━━━ Recorded data ━━━
## design.v

```verilog
`timescale 1ns / 1ps
module bin2bcd(
    input wire [13:0] b,
    output reg [16:0] p
    );
	reg [32:0] z;
	integer i;
	always @(*)
	begin
	  for(i=0; i<=32;i=i+1)
	    z[i]=0;
	  z[16:3] = b;
	  repeat(11)
	  begin
	     if(z[17:14]>4)
		     z[17:14] = z[17:14] + 3;
		  if(z[21:18]>4)
		     z[21:18] = z[21:18] + 3;
         if(z[25:22]>4)
		     z[25:22] = z[25:22] + 3;
         if(z[29:26]>4)
		     z[29:26] = z[29:26] + 3;	
         z[32:1] = z[31:0];			  
	  end
	  p = z[30:14];  
	end
endmodule
```

## constraint.sdc

```tcl
current_design bin2bcd

set clk_period 16.1
set clk_io_pct 0.2

create_clock -name clk0 -period $clk_period

set non_clock_inputs [all_inputs -no_clocks]
set_input_delay [expr $clk_period * $clk_io_pct] -clock clk0 $non_clock_inputs
set_output_delay [expr $clk_period * $clk_io_pct] -clock clk0 [all_outputs]
```

## config.mk

```make
export PLATFORM = sky130hd
export DESIGN_NAME = bin2bcd
export DESIGN_NICKNAME = bin2bcd
export VERILOG_FILES = /design/flow/design.v
export SDC_FILE = /design/flow/constraint.sdc
export NUM_CORES = 4
export LEC_CHECK = 1
export CORE_UTILIZATION = 30
```

## run.sh

```bash
#!/bin/bash
# OpenROAD 26Q1-2900-gdf79404cd8, Yosys 0.63+post, stock flow scripts
make -C /OpenROAD-flow-scripts/flow DESIGN_CONFIG=/design/flow/config.mk WORK_HOME=/design/flow/orfs finish
```

==> results.yml <==
# yosys + openroad results
final_layout:
  nFillCells: 1281
  drive_above_1_share_pct: 14.5
  clkbuf_count: 0
  area_growth_pct: 16.5
  regArea_um2: 0
  nFlopsAndLatches: 0
logic_synthesis:
  syn_inst: 560
  synth_seq_share_pct: 0
  syn_area_per_cell_um2: 6.89
  synthDistinctLibCells: 100
  yosys_warnings: 1
  ys_cells: 560
  syn_area_um2: 3860
  ys_chip_area_um2: 3860
min_path:
  hold_depth: 0
  hp-start: "b[0]"
  hold_end: "p[0]"
  hp-class: "input pin to output pin"
final_timing:
  period_used_pct: 95.8
  final_max_slew_viol_count: 0
  fin_crit_ps: 15420
  setup_viol: 0
  timing.slew.headroom_pct: 45.6
  fmax_mhz: 64.9
  fin_setup_tns_ps: 0
  rsz0062_at_grt: "false"
  finalHoldViolCount: 0
  tightestPinTransition_ps: 816
floorplanning:
  dieHeight_um: 115
  core-area_um2: 12600
  die_w_um: 115
  die_area_um2: 13300
  rows: 41
  ioPinCount: 31
  fp_util_pct: 30.7
setup_path:
  cp.arrival_ps: 12200
  cp_slowest_cell: "or4_1"
  crit_path_max_fanout: 12
  cp-end-kind: "output pin"
  path_class: "input pin to output pin"
  crit_path_start_kind: "input pin"
  required_ps: 12880
  slowest_delay_ps: 540
  crit_top_cell: "ha_2"
detailed_routing:
  firstDrtPassIters: 5
  vias: 4447
  drtAntennaViolNets: 0
  wirelength_um: 11100
  drt-wirelength-per-cell_um: 14.8
  wl_met1_um: 5600
  drc: 0
  diodes: 0
  top_layer_used: "met4"
  dr_wl_met3_um: 390
  drt_iter0_markers: 224
  viasPerCell: 5.91
  dr_wl_met2_um: 4960
placed_design:
  place_congestion: 0.956
  port_buffers: 29
  hpwl_um: 8480
clocking:
  hold_buffers: 0
grt:
  grt_pass1_vias: 3919
  grt_max_degree: 31
  overflow: 0
  grt_use_total_pct: 17.0
  grt_pass1_wl_um: 18900
  antenna_found_initial: 0
outcome:
  outcome: "finished, final reports clean"
job:
  max_cap_violations: 0
  warnings: 40
pwr:
  p_leak_uw: 0.00171
  p_per_area_nw_per_um2: 266
  fin_total_pwr_uw: 1200
  ir_drop_v: 0.000172
-- worst max-delay path by stage --
stage     start    end  slack [ps]  cells past startpoint
4_1_cts   b[12]   p[6]         160                     38
5_1_grt   b[11]   p[6]          20                     39
6_report  b[11]  p[10]         680                     38
-- layout by cell type, fill, tap and decap left out, types with 6 or more instances in the layout --
cell type         n
nor2_1           46
a21oi_1          40
nand2_1          36
buf_4            33
o21ai_0          28
clkdlybuf4s50_1  28
inv_1            21
mux2i_1          20
nor3_1           17
ha_1             17
nand3_1          16
xnor2_1          12
nand2b_1         11
nor4_1           11
nand4_1          11
a21o_1           11
o211ai_1         10
a211oi_1          9
nor2b_1           8
and3_1            8
o22ai_1           8
o21ai_1           7
o2111ai_1         6
o31ai_1           6
a221oi_1          6
-- cell families after synthesis --
family / Yosys count / share of synthesized area [%]
AOI/OAI and AO/OA: 219 / 43.7
xor gates and xnor gates: 23 / 5.97
adders and majority gates: 24 / 7.72
buffers and inverters: 65 / 7.46
muxes: 29 / 7.88
and+or+nand+nor: 200 / 27.3
-- metrics by stage --
stage / hold slack, ps / cell area [um2] / util, % / std cells / setup WS [ps]
after floorplan: 6470 / 3860 / - / 560 / 1210
after global placement: 6440 / 4390 / 34.9 / 749 / 421
after detailed placement: 6440 / 4390 / 34.9 / 749 / 211
after CTS: 6440 / 4390 / 34.9 / 749 / 161
after global routing: 6440 / 4490 / 35.7 / 752 / 16.1
final: 6440 / 4490 / 35.7 / 752 / 682
-- area by class of cell --
class / count / area [um2] / share of cell area [%]
Inverter: 23 / 86.3 / 1.92
Tap cell: 172 / 215 / 4.79
Timing Repair Buffer: 62 / 541 / 12.0
Multi-Input combinational cell: 495 / 3650 / 81.3
-- cells in the mapped netlist (5+ instances only) --
library cell / count / area, um2
o31ai_1: 6 / 45.0
nand3_1: 16 / 80.1
nor3_1: 17 / 85.1
a21oi_1: 40 / 200
mux2i_1: 21 / 210
a221oi_1: 6 / 52.6
o21ai_1: 6 / 30.0
o2111ai_1: 6 / 52.6
and3_1: 8 / 50.1
o211ai_1: 10 / 75.1
nand4_1: 11 / 68.8
a21o_1: 11 / 82.6
o21ai_0: 29 / 145
clkbuf_1: 21 / 78.8
a31oi_1: 5 / 31.3
nand2_1: 36 / 135
nor2b_1: 9 / 56.3
a211oi_1: 9 / 67.6
xnor2_1: 15 / 131
nor4_1: 11 / 68.8
buf_2: 13 / 65.1
nor2_1: 48 / 180
xor2_1: 5 / 43.8
o22ai_1: 8 / 50.1
nand2b_1: 11 / 68.8
and2_1: 5 / 31.3
ha_1: 23 / 288
inv_1: 21 / 78.8
o32ai_1: 5 / 43.8
-- power breakdown --
| part | switching (uW) | total, uW | internal, uW |
|---|---|---|---|
| clock network | 0 | 0 | 0 |
| logic | 507 | 1200 | 688 |
| registers | 0 | 0 | 0 |
| total | 507 | 1200 | 688 |
-- repair_timing --
action,in CTS,in global routing
gates resized,0,18
endpoints found under the setup margin,0,13
setup buffers,0,3
-- critical path: cells and delay by family --
family	cells	cell delay (ps)
adder cells (fa/ha/maj)	7	1660
XOR/XNOR	2	370
AND-OR/OR-AND	11	2200
AND/OR/NAND/NOR	9	2630
buffers and inverters	7	1620
multiplexers	2	490
-- per-layer routing --
metal	GRT usage [%]	vias up
met4	2.86	0
met1	26.1	2109
met3	0.214	12
met5	0	-
li1	-	2231
met2	27.0	95
Power is estimated from default activity; no workload was simulated.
━━━
§ **Exercise details**:
Write out every line of the data that holds the word "stage".

§ **Task answer**:
-- worst max-delay path by stage --
stage     start    end  slack [ps]  cells past startpoint
-- metrics by stage --
stage / hold slack, ps / cell area [um2] / util, % / std cells / setup WS [ps]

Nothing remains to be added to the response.